WHAT TO DO
The listing below holds a line with "localparam int TEX_MAX_DEF" and a later line with "localparam logic [SIZE_W-1:0]". Write out those two lines and every line between them, exactly, and nothing else.

··· INPUT RECORDS

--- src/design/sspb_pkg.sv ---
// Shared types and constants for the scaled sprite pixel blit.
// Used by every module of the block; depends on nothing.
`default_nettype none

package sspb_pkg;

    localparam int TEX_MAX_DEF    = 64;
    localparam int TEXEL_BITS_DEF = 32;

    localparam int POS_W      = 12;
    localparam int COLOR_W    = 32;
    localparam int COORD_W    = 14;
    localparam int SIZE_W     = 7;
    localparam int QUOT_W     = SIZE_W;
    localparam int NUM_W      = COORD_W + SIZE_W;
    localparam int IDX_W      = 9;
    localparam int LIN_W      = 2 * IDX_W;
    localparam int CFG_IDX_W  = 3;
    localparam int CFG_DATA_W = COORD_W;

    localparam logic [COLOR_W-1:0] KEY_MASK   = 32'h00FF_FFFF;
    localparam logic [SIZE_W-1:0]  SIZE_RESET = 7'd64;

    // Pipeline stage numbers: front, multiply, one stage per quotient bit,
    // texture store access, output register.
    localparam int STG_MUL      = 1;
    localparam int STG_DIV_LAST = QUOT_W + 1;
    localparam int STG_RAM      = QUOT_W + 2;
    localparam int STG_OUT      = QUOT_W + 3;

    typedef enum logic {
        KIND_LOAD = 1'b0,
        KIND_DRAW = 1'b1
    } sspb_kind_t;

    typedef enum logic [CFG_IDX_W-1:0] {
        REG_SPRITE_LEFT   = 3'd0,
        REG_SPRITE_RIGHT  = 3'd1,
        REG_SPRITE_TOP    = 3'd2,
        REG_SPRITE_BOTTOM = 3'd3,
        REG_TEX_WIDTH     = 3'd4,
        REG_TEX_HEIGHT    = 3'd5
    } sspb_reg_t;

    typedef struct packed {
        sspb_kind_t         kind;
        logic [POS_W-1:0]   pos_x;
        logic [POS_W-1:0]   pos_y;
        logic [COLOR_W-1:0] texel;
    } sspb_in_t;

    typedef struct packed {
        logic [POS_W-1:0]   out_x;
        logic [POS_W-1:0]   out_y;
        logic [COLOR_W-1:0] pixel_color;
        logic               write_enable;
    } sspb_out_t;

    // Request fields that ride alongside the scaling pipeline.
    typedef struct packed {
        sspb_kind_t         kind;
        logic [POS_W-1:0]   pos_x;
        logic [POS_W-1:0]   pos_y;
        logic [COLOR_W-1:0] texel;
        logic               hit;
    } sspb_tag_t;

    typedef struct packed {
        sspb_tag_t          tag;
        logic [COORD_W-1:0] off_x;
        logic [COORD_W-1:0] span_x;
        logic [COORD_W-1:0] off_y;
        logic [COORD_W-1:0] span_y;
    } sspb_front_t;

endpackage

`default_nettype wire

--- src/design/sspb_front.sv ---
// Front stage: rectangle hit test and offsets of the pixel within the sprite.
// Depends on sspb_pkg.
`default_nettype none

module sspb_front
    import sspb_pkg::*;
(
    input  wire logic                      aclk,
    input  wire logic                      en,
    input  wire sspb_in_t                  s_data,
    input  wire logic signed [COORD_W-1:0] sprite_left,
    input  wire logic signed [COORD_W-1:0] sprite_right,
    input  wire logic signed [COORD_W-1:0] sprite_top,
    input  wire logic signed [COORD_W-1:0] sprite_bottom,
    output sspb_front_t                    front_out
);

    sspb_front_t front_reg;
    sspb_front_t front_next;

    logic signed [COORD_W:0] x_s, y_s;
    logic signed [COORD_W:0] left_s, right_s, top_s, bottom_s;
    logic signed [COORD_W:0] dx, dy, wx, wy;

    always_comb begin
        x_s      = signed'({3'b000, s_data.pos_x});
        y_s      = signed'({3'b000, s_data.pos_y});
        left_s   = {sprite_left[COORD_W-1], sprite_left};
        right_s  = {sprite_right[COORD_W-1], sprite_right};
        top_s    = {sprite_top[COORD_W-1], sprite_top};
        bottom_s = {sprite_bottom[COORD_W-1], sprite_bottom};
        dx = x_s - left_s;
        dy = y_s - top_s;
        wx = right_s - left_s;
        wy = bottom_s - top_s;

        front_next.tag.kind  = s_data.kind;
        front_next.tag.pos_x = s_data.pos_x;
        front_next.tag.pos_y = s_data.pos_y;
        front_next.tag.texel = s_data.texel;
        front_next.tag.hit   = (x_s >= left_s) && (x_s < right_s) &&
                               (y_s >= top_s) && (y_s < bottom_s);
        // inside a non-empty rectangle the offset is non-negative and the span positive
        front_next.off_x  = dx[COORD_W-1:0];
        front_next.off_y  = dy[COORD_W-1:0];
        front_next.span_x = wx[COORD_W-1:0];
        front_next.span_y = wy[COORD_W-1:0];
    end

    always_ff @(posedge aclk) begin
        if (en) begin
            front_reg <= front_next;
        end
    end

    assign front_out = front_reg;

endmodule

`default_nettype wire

······
··· INPUT RECORDS

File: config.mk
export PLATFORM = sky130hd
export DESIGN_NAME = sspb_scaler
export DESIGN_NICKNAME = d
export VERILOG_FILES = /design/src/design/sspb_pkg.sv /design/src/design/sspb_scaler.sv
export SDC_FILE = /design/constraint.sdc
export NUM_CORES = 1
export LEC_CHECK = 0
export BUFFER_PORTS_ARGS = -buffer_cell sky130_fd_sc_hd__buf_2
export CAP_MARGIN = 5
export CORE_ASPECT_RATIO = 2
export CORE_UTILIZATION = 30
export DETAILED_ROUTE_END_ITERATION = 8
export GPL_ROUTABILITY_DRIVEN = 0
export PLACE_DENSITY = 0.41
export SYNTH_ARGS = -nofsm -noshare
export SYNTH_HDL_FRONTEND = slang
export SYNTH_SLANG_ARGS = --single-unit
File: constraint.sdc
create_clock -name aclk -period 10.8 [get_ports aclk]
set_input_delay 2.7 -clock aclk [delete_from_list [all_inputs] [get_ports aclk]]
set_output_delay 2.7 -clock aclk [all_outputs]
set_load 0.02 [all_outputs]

······

EXERCISE RESULT
    localparam int TEX_MAX_DEF    = 64;
    localparam int TEXEL_BITS_DEF = 32;

    localparam int POS_W      = 12;
    localparam int COLOR_W    = 32;
    localparam int COORD_W    = 14;
    localparam int SIZE_W     = 7;
    localparam int QUOT_W     = SIZE_W;
    localparam int NUM_W      = COORD_W + SIZE_W;
    localparam int IDX_W      = 9;
    localparam int LIN_W      = 2 * IDX_W;
    localparam int CFG_IDX_W  = 3;
    localparam int CFG_DATA_W = COORD_W;

    localparam logic [COLOR_W-1:0] KEY_MASK   = 32'h00FF_FFFF;
    localparam logic [SIZE_W-1:0]  SIZE_RESET = 7'd64;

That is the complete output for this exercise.